» **Work required**: Examine each line of the data. Copy those that contain the string "placement".

» **Records to process**:
**config.mk**
```make
export PLATFORM = sky130hd
export DESIGN_NAME = simon_fsm
export DESIGN_NICKNAME = d
export VERILOG_FILES = /design/src/rtl/simon_fsm.sv
export SDC_FILE = /design/constraint.sdc
export NUM_CORES = 1
export LEC_CHECK = 0
export CORE_MARGIN = 2
export CORE_UTILIZATION = 45
export CTS_CLUSTER_DIAMETER = 80
export DETAILED_ROUTE_END_ITERATION = 8
export DONT_BUFFER_PORTS = 1
export SYNTH_ARGS = -nofsm -noshare
export SYNTH_HDL_FRONTEND = slang
export SYNTH_SLANG_ARGS = --single-unit
```
**constraint.sdc**
```tcl
create_clock -name clk -period 4.45 [get_ports clk]
set_input_delay 0.89 -clock clk [delete_from_list [all_inputs] [get_ports clk]]
set_output_delay 0.89 -clock clk [all_outputs]
set_load 0.01 [all_outputs]
```
**src/rtl/simon_fsm.sv**
```systemverilog
//==============================================================================
// Module      : simon_fsm
// Description : Main controller for the Simon Says game. Runs the two-key
//               start handshake, grows the colour sequence one entry per
//               round, plays it back paced by the timer pulse, checks each
//               player entry against the comparator result and runs the
//               win / fail endings.
// Revision    : 1.0 - initial release
//------------------------------------------------------------------------------
// Ports:
//   clk            in   system clock, all state on rising edge
//   reset          in   asynchronous active-low reset
//   launch_keys    in   [1:0] KEY1 = bit 0, KEY2 = bit 1, 1 = pressed
//   player_input   in   [3:0] colour switches, 0 = idle
//   current_round  out  [5:0] round number for the display
//   pulse          in   one-cycle timer strobe
//   result         in   1 = player_input matches pattern[clr_idx]
//   clr_idx        out  [5:0] pattern memory index
//   add_clr        out  one-cycle request to append a random colour
//   show_clr       out  drive colour LED for pattern[clr_idx]
//   check_round    out  high while waiting for player input
//   speed_up       out  one-cycle timer speed-increase request
//   fail           out  fail LEDs on
//   win            out  game won, held in END
//   game_over      out  high in END
// Build option:
//   SPEED_UP_EN    when defined, speed_up pulses every SPEED_STEP rounds;
//                  otherwise speed_up is tied low and playback rate is fixed.
//==============================================================================
`default_nettype none

module simon_fsm #(
  parameter int MAX_ROUND   = 63,
  parameter int SPEED_STEP  = 5,
  parameter int FAIL_BLINKS = 4
) (
  input  logic       clk,
  input  logic       reset,
  input  logic [1:0] launch_keys,
  input  logic [3:0] player_input,
  output logic [5:0] current_round,
  input  logic       pulse,
  input  logic       result,
  output logic [5:0] clr_idx,
  output logic       add_clr,
  output logic       show_clr,
  output logic       check_round,
  output logic       speed_up,
  output logic       fail,
  output logic       win,
  output logic       game_over
);

  // Elaboration-time parameter sanity checks.
  if (MAX_ROUND < 1 || MAX_ROUND > 63) begin : g_chk_max_round
    $error("simon_fsm: MAX_ROUND must be in 1..63");
  end
  if (SPEED_STEP < 1) begin : g_chk_speed_step
    $error("simon_fsm: SPEED_STEP must be at least 1");
  end
  if (FAIL_BLINKS < 1 || FAIL_BLINKS > 255) begin : g_chk_fail_blinks
    $error("simon_fsm: FAIL_BLINKS must be in 1..255");
  end

  typedef enum logic [3:0] {
    S_READY1        = 4'd0,
    S_READY2        = 4'd1,
    S_READY3        = 4'd2,
    S_READY4        = 4'd3,
    S_ADD_CLR       = 4'd4,
    S_IS_NEXT_PULSE = 4'd5,
    S_PULSE_ON      = 4'd6,
    S_PLAYER_TURN   = 4'd7,
    S_GOOD_TURN     = 4'd8,
    S_DESELECT      = 4'd9,
    S_FAIL_ON_WAIT  = 4'd10,
    S_FAIL_OFF_WAIT = 4'd11,
    S_FAIL_OFF      = 4'd12,
    S_END           = 4'd13
  } state_e;

  state_e     state_q, state_d;
  logic [5:0] current_round_q, current_round_d;
  logic [5:0] idx_q, idx_d;
  logic [7:0] fail_cnt_q, fail_cnt_d;
  logic       win_q, win_d;

  logic [5:0] clr_idx_q, clr_idx_d;
  logic       add_clr_q, add_clr_d;
  logic       show_clr_q, show_clr_d;
  logic       check_round_q, check_round_d;
  logic       speed_up_q, speed_up_d;
  logic       fail_q, fail_d;
  logic       game_over_q, game_over_d;

  always_comb begin
    state_d         = state_q;
    current_round_d = current_round_q;
    idx_d           = idx_q;
    fail_cnt_d      = fail_cnt_q;
    win_d           = win_q;

    case (state_q)
      S_READY1: if (launch_keys[0])        state_d = S_READY2;
      S_READY2: if (launch_keys == 2'b00)  state_d = S_READY3;
      S_READY3: if (launch_keys == 2'b11)  state_d = S_READY4;
      S_READY4: if (launch_keys == 2'b00)  state_d = S_ADD_CLR;
      S_ADD_CLR: begin
        current_round_d = current_round_q + 6'd1;
        idx_d           = 6'd0;
        state_d         = S_IS_NEXT_PULSE;
      end
      S_IS_NEXT_PULSE: begin
        if (pulse) begin
          // Whole sequence shown: hand over to the player from entry 0.
          if (idx_q == current_round_q) begin
            state_d = S_PLAYER_TURN;
            idx_d   = 6'd0;
          end else begin
            state_d = S_PULSE_ON;
          end
        end
      end
      S_PULSE_ON: begin
        if (pulse) begin
          idx_d   = idx_q + 6'd1;
          state_d = S_IS_NEXT_PULSE;
        end
      end
      S_PLAYER_TURN: begin
        if (player_input != 4'd0) begin
          if (result) begin
            state_d = S_GOOD_TURN;
          end else begin
            state_d = S_FAIL_ON_WAIT;
            // The failed round does not count; show the last completed one.
            if (current_round_q != 6'd0) current_round_d = current_round_q - 6'd1;
          end
        end
      end
      S_GOOD_TURN: begin
        idx_d   = idx_q + 6'd1;
        state_d = S_DESELECT;
      end
      S_DESELECT: begin
        if (player_input == 4'd0) begin
          if (idx_q == current_round_q) begin
            if (current_round_q == 6'(MAX_ROUND)) begin
              state_d = S_END;
              win_d   = 1'b1;
            end else begin
              state_d = S_ADD_CLR;
            end
          end else begin
            state_d = S_PLAYER_TURN;
          end
        end
      end
      S_FAIL_ON_WAIT:  if (pulse) state_d = S_FAIL_OFF_WAIT;
      S_FAIL_OFF_WAIT: if (pulse) state_d = S_FAIL_OFF;
      S_FAIL_OFF: begin
        fail_cnt_d = fail_cnt_q + 8'd1;
        if (fail_cnt_q == 8'(FAIL_BLINKS - 1)) state_d = S_END;
        else                                   state_d = S_FAIL_ON_WAIT;
      end
      S_END: state_d = S_END;
      default: state_d = S_READY1;
    endcase

    // Outputs are registered, so decode them from the next state to keep
    // them aligned with the state they belong to.
    clr_idx_d     = idx_d;
    add_clr_d     = (state_d == S_ADD_CLR);
    show_clr_d    = (state_d == S_PULSE_ON);
    check_round_d = (state_d == S_PLAYER_TURN);
    fail_d        = (state_d == S_FAIL_ON_WAIT);
    game_over_d   = (state_d == S_END);
`ifdef SPEED_UP_EN
    // current_round_q still holds the old round while ADD_CLR is entered.
    speed_up_d    = (state_d == S_ADD_CLR) && (current_round_q != 6'd0) &&
                    ((int'(current_round_q) % SPEED_STEP) == 0);
`else
    speed_up_d    = 1'b0;
`endif
  end

  always_ff @(posedge clk or negedge reset) begin
    if (!reset) begin
      state_q         <= S_READY1;
      current_round_q <= 6'd0;
      idx_q           <= 6'd0;
      fail_cnt_q      <= 8'd0;
      win_q           <= 1'b0;
      clr_idx_q       <= 6'd0;
      add_clr_q       <= 1'b0;
      show_clr_q      <= 1'b0;
      check_round_q   <= 1'b0;
      speed_up_q      <= 1'b0;
      fail_q          <= 1'b0;
      game_over_q     <= 1'b0;
    end else begin
      state_q         <= state_d;
      current_round_q <= current_round_d;
      idx_q           <= idx_d;
      fail_cnt_q      <= fail_cnt_d;
      win_q           <= win_d;
      clr_idx_q       <= clr_idx_d;
      add_clr_q       <= add_clr_d;
      show_clr_q      <= show_clr_d;
      check_round_q   <= check_round_d;
      speed_up_q      <= speed_up_d;
      fail_q          <= fail_d;
      game_over_q     <= game_over_d;
    end
  end

  assign current_round = current_round_q;
  assign clr_idx       = clr_idx_q;
  assign add_clr       = add_clr_q;
  assign show_clr      = show_clr_q;
  assign check_round   = check_round_q;
  assign speed_up      = speed_up_q;
  assign fail          = fail_q;
  assign win           = win_q;
  assign game_over     = game_over_q;

endmodule

`default_nettype wire

```
# Word level (Yosys, flattened, before mapping)
# Cells that the tools add are included.
# Widths: inputs -> output; s select.
# op_classes
n_addsub	4
n_eq_ne	28
n_mux	24
n_reduce_logical	10
# ops
cell	n
$pmux 4 s14	1
$mux 4	12
$mux 6	6
$eq 4x4->1 const B	8
$eq 4x3->1 const B	7
$pmux 6 s4	1
$add 6x1->6 const B	2
$ne 2x2->1 const B	6
$pmux 6 s2	1
$reduce_and 4->1	3
$add 8x1->8 const B	1
$eq 4x2->1 const B	2
$eq 8x2->1 const B	1
$logic_not 4->1	2
$reduce_bool 4->1	2
$eq 6x6->1	1
$eq 6x6->1 const B	1
$reduce_bool 6->1	1
$sub 6x1->6 const B	1
$eq 4x1->1 const B	1
$mux 3	1
$eq 2x2->1 const B	1
$logic_not 2->1	1
$mux 2	1
other kinds (2)	2
# totals
reg_bits	30
word_cells	76

# Depth between registers and ports, before layout
# Gate-level depths: netlist of run 1.
# depth
ltp_word	6
ltp_mapped	11
ltp_nobuf	10

# Least setup slack after synthesis of run 1
# OpenSTA, ideal clock, no wires.
# synth_path
path_kind	input to register
startpoint	in player_input[1]
endpoint	reg current_round_q[4], in the netlist current_round[4]
setup_ps	125
t_arrival_ps	2311
path_slack_ps	2014
path_stages	5
n_path_buf	1
cell_sequence	or4_1 buf_2 a32o_1 nand2_1 mux2_2
# synth_between
elab_chain_len	3
# synth_lines
item	line	rtl
start, declared	40	input logic [3:0] player_input,
$reduce_bool 4->1	131	if (player_input != 4'd0) begin
$ne 2x2->1 (no line)	n/a	
$reduce_and 4->1 (no line)	n/a	
end signal, assigned	203	current_round_q <= current_round_d;
end, declared	83	logic [5:0] current_round_q, current_round_d;
# Every way passes these cells.
# A chain may end at the register's enable or synchronous reset.

# Final worst setup path of run 1
# layout_path
startpoint	reg state_q[2]
endpoint	reg current_round_q[5], in the netlist current_round[5]
# layout_between
elab_chain_len	3
elab_cells_between_ends	8
# layout_lines
item	line	rtl
start, declared	82	state_e state_q, state_d;
start signal, assigned	202	state_q <= state_d;
$eq 4x3->1	103	case (state_q)
$ne 2x2->1 (no line) or $reduce_bool 2->1 (tied branches)	n/a	
$reduce_and 4->1 (no line)	n/a	
# Several ways; a longest one is shown, not always the timed one.

==> results of run 1 <==
layout make-up:
type	count	area, µm²	share of cell area (%)
Inverter	10	37.5	1.86
Tap cell	50	62.6	3.10
Sequential cell	30	751	37.2
Clock inverter	2	12.5	0.620
Clock buffer	6	82.6	4.09
Multi-Input combinational cell	156	1070	53.1
cells in the mapped netlist (3+ instances only):
library cell / count
dfrtp_1: 30
nand2_1: 22
o21ai_0: 14
nor2_1: 12
xnor2_1: 12
nand3_1: 10
inv_1: 9
a21oi_1: 7
nand4_1: 7
nor3_1: 7
xor2_1: 7
ha_1: 6
a31oi_1: 4
buf_2: 4
and2_1: 3
nor2b_1: 3
nor4_1: 3
o31ai_1: 3
metal layers:
| metal | GRT usage, % | vias up | wire length (µm) | share of wire (%) |
|---|---|---|---|---|
| li1 | - | 725 | - | - |
| met5 | 0 | - | 0 | 0 |
| met2 | 26.8 | 32 | 1820 | 47 |
| met3 | 4.65 | 8 | 153 | 4.0 |
| met1 | 25.0 | 721 | 1830 | 47 |
| met4 | 7.19 | 0 | 74 | 1.9 |
worst register-to-register path: stages (launching register included):
cell	delay (ns)
dfrtp_1	0.56
nor2b_2	0.33
nand3_1	0.23
inv_1	0.21
ha_1	0.25
a21oi_1	0.23
o211ai_1	0.15
a21oi_1	0.21
xnor2_1	0.14
nor2_1	0.07
xor2_1	0.15
cells by family after synthesis:
family          synth area share, %
xor+xnor                       8.65
compound gates                 17.1
mux                            1.69
simple gates                   23.1
other cells                   0.195
fa+ha+maj                      4.94
flops                          39.0
buf+inv                        5.27
through the flow:
stage	power (mW)	cell area [µm²]	setup WS (ns)	hold slack [ns]	util, %
finish	1.12	2020	1.80	0.299	49.7
floorplan	0.828	1920	2.01	0.447	-
CTS	1.13	2020	1.82	0.289	49.7
global route	1.22	2020	1.60	0.276	49.7
global placement	0.884	1920	1.87	0.466	47.4
detailed placement	0.902	1920	1.83	0.472	47.4
state kept, by name (all words and copies together), names as in the netlist:
signal and count:
current_round 6, fail 1, game_over 1, win 1, check_round 1, fail_cnt_q 8, state_q 4, show_clr 1
clr_idx 6, add_clr 1
worst paths after layout:
check,from,to,slack [ns]
setup / recovery,state_q[2],current_round[5],1.80
hold / removal,reset,win,0.30
setup reg to reg,state_q[2],current_round[5],1.80
hold reg to reg,fail_cnt_q[7],fail_cnt_q[7],0.48
max in group asynchronous,reset,fail_cnt_q[5],4.08
min in group clk,fail_cnt_q[7],fail_cnt_q[7],0.48
power by group:
| group | internal [mW] | switching [mW] | total (mW) |
|---|---|---|---|
| sequential | 0.332 | 0.153 | 0.485 |
| clock | 0.124 | 0.103 | 0.227 |
| combinational | 0.172 | 0.240 | 0.412 |
==> results.py, run 1 <==
metrics = {
    "layout": {
        "final_cells": 254,
        "area_delta_synth_final_pct": 4.88,
        "final_common_cell": "dfrtp_1",
        "fillers": 384,
        "final_cell_mix": "dfrtp_1, nand2_1, o21ai_0, nor2_1, xnor2_1",
        "antennaDiodeCount": 0,
        "layout-drive-gt1-share_pct": 12.3,
        "layout.nets": 220,
    },
    "synthesis": {
        "netlist-cell-type-count": 52,
        "synth-edff-count": 0,
        "synth_area_leader_cell": "dfrtp_1",
        "async_flop_share_pct": 100,
        "synth_warnings": 0,
        "syn_area_per_cell_um2": 9.39,
        "synth_seq_cells": 30,
        "synth_cells": 205,
        "syn-num-nets": 222,
        "synth.top_cell.area_share_pct": 39.0,
        "synth_area_leaders": "dfrtp_1, xnor2_1, nand2_1, ha_1, o21ai_0",
        "ys_seq_area_share_pct": 39.0,
        "synthFlopType": "dfrtp_1",
        "syn_area_mm2": 0.00192,
    },
    "timing": {
        "final.min_clock_period_ns": 2.65,
        "finalHoldViolations": 0,
        "max_clock_freq_ghz": 0.377,
        "slew_headroom_pct": 43.9,
        "finalCritPeriodShare_pct": 59.6,
        "setup_viol": 0,
        "tightest_slew_ns": 0.835,
        "drv_slew": 0,
        "rsz0062_at_grt": "no",
        "skew_ns": 0.00355,
        "tns_ns": 0,
    },
    "placed_design": {
        "dpl.cell_count": 246,
        "port_buffers": 0,
        "dp_hpwl_um": 2900,
        "gp_congestion": 0.827,
    },
    "clock_network": {
        "cts_root_buffer": "clkbuf_8",
        "path_clk_slew_ns": 0.07,
        "postCtsSetupRepairBufs": 0,
        "clockBufferDepth": 2,
        "cts_hold_buf": 0,
        "clock_latency_ns": 0.28,
        "clock-sinks": 30,
        "cts_inserted_buffers": 5,
        "cts_resized": 0,
        "htreeDepth": 2,
        "cts_tree": "done",
    },
    "setup_path": {
        "worst-path-stages": 10,
        "cp_slowest_stage_delay_ns": 0.56,
        "setup.worst_path.end_class": "flip-flop",
        "cp_slowest_cell": "dfrtp_1",
        "worstPathMaxFanout": 12,
        "crit_family": "simple AND/OR/NAND/NOR gates",
        "crit_path_start_kind": "flip-flop",
        "worstRegToRegCells": 10,
        "arrival_ns": 2.81,
        "crit_path_frequent_cell": "a21oi_1",
        "worst-setup-path-type": "reg2reg",
        "cp.required_ns": 4.61,
        "path_cells": "nor2b_2 > nand3_1 > inv_1 > ha_1 > a21oi_1 > o211ai_1 > a21oi_1 > xnor2_1 > nor2_1 > xor2_1",
        "crit_buf_inv": 1,
    },
    "floorplanning": {
        "die_h_um": 69.4,
        "ios": 29,
        "die_w_um": 69.4,
        "start_util_pct": 47.4,
        "coreArea_mm2": 0.00406,
        "dieArea_mm2": 0.00482,
        "rows": 23,
    },
    "job": {
        "max-cap-violations": 0,
    },
    "global_routing": {
        "grtUsageTotal_pct": 18.0,
        "first_global_vias": 1451,
        "grt_max_degree": 31,
        "antenna_found_initial": 0,
        "grt_overflow": 0,
        "grt_pass1_wl_um": 7000,
    },
    "worst_hold_path": {
        "hp-class": "in2async",
    },
    "route": {
        "postRouteAntennaNets": 0,
        "wirelength_um": 3870,
        "wire_per_inst_um": 15.2,
        "first_pass_iters": 4,
        "drc_errors": 0,
        "drt_iter0_markers": 179,
        "vias": 1486,
        "vias_per_cell": 5.85,
    },
    "outcome": {
        "outcome": "finished clean",
    },
    "pwr": {
        "ir_drop_v": 0.000225,
        "cellPowerDensity_mw_per_mm2": 557,
        "leakage_nw": 0.830,
    },
}
(Power assumes the default switching activity.)
==> run 2, diff against run 1 <==
==> constraint.sdc (replaced) <==
create_clock -name clk -period 2.4 [get_ports clk]
set_input_delay 0.48 -clock clk [delete_from_list [all_inputs] [get_ports clk]]
set_output_delay 0.48 -clock clk [all_outputs]
set_load 0.01 [all_outputs]
==> run 2 against run 1 <==
Die area is the same. Final cell count up 5.9%. Critical endpoint is now clr_idx[4]. Core utilization grew 3.1 points. Count of clock-buffer cells in the layout unchanged. Critical path depth shrank 4. First-iteration DRC count fell by 34%. Via count grew 5.4%. Sequential share of layout area down 2.2 points.
==> results.py, run 2 (same netlist as run 1, synthesis figures left out) <==
metrics = {
    "clock_network": {
        "clockBufferDepth": 2,
        "path_clk_slew_ns": 0.07,
        "postCtsSetupRepairBufs": 0,
        "cts_inserted_buffers": 5,
        "clock_latency_ns": 0.28,
        "htreeDepth": 2,
        "clock-sinks": 30,
        "cts_root_buffer": "clkbuf_8",
        "cts_hold_buf": 1,
        "cts_resized": 0,
        "cts_tree": "done",
    },
    "setup_path": {
        "rr_endpoint": "clr_idx[4]",
        "crit_path_start_kind": "flip-flop",
        "worstPathMaxFanout": 9,
        "cp_slowest_cell": "or4_1",
        "rr_startpoint": "current_round[0]",
        "arrival_ns": 2.33,
        "cp_slowest_stage_delay_ns": 0.53,
        "worstRegToRegCells": 6,
        "path_cells": "xnor2_1 > nand4_1 > nor3_4 > a41oi_4 > or4_1 > nand3_1",
        "reg2reg_slack_ns": 0.29,
        "worst-setup-path-type": "reg2reg",
        "cp.required_ns": 2.61,
        "setup.worst_path.end_class": "flip-flop",
        "startpoint": "current_round[0]",
    },
    "timing": {
        "finalCritPeriodShare_pct": 88.1,
        "slew_headroom_pct": 66.8,
        "drv_slew": 0,
        "tns_ns": 0,
        "skew_ns": 0.00297,
        "setup_viol": 0,
        "rsz0062_at_grt": "no",
        "max_clock_freq_ghz": 0.473,
        "finalHoldViolations": 0,
        "tightest_slew_ns": 0.495,
        "final.min_clock_period_ns": 2.11,
    },
    "pwr": {
        "cellPowerDensity_mw_per_mm2": 1030,
        "ir_drop_v": 0.000555,
        "leakage_nw": 0.911,
    },
    "layout": {
        "multi_input_area_mm2": 0.00107,
        "regArea_um2": 751,
        "final_common_cell": "dfrtp_1",
        "layout-drive-gt1-share_pct": 18.3,
        "area_delta_synth_final_pct": 11.4,
        "largest_reg_flops": 8,
        "top_register": "fail_cnt_q",
        "fillers": 369,
        "design_area_mm2": 0.00214,
        "antennaDiodeCount": 0,
        "layout.nets": 235,
        "final_cell_mix": "dfrtp_1, nand2_1, o21ai_0, buf_4",
    },
    "placed_design": {
        "dpl_cell_area_mm2": 0.00203,
        "gp_congestion": 0.922,
        "port_buffers": 0,
        "dp_hpwl_um": 3060,
    },
    "route": {
        "drc_errors": 0,
        "first_pass_iters": 4,
        "postRouteAntennaNets": 0,
        "wirelength_um": 4050,
        "wire_per_inst_um": 15.0,
        "vias": 1566,
        "drt_iter0_markers": 118,
        "vias_per_cell": 5.82,
    },
    "global_routing": {
        "first_global_vias": 1495,
        "grt_max_degree": 31,
        "gr-max-usage-layer": "met2",
        "grt_pass1_wl_um": 7000,
        "grt_overflow": 0,
        "gr-usage-met1_pct": 25.1,
        "grtUsageTotal_pct": 18.1,
        "use_met2_pct": 26.9,
        "use_met3_pct": 4.65,
        "antenna_found_initial": 0,
    },
    "floorplanning": {
        "die_w_um": 69.4,
        "rows": 23,
        "start_util_pct": 47.4,
        "die_h_um": 69.4,
        "coreArea_mm2": 0.00406,
        "dieArea_mm2": 0.00482,
        "ios": 29,
    },
    "outcome": {
        "outcome": "finished clean",
    },
    "worst_hold_path": {
        "hp-class": "in2async",
    },
    "job": {
        "max-cap-violations": 0,
    },
}
==> run 2: cell types whose count changed in the layout (fill, tap and decap cells not counted), sizes merged <==
cell,previous run,this run
buf,0,15
==> run 2: area by class of cell <==
cell class / instances / area share (%)
Multi-Input combinational cell: 156 / 50.0
Sequential cell: 30 / 35.0
Timing Repair Buffer: 15 / 5.84
Clock buffer: 6 / 3.85
Tap cell: 50 / 2.92
Inverter: 10 / 1.75
Clock inverter: 2 / 0.584
==> run 2: worst max path at each step <==
stage	to	slack, ns	cells past startpoint
2_1_floorplan	current_round[5]	0.25	11
3_3_place_gp	check_round	0.30	6
3_5_place_dp	show_clr	0.22	6
4_1_cts	clr_idx[4]	0.26	6
5_1_grt	clr_idx[4]	0.15	6
6_report	clr_idx[4]	0.29	6
==> run 2: stage by stage <==
stage | hold slack [ns] | utilization, % | std cells | setup WS (ns) | power (mW)
4_1_cts | 0.0171 | 52.8 | 269 | 0.265 | 2.21
2_1_floorplan | 0.184 | - | 205 | 0.249 | 1.53
3_3_place_gp | 0.185 | 50.0 | 260 | 0.301 | 1.74
3_5_place_dp | 0.185 | 50.0 | 260 | 0.219 | 1.77
6_report | 0.0210 | 52.8 | 269 | 0.287 | 2.20
5_1_grt | 0.0167 | 52.8 | 269 | 0.151 | 2.37
==> run 2: where the power goes <==
part	internal [mW]	total, mW	switching (mW)	leakage, nW
logic	0.397	1.01	0.611	0.458
registers	0.618	0.771	0.153	0.406
clock network	0.230	0.419	0.189	0.0472
total	1.24	2.20	0.953	0.911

» **Answer section**:
global placement	0.884	1920	1.87	0.466	47.4
detailed placement	0.902	1920	1.83	0.472	47.4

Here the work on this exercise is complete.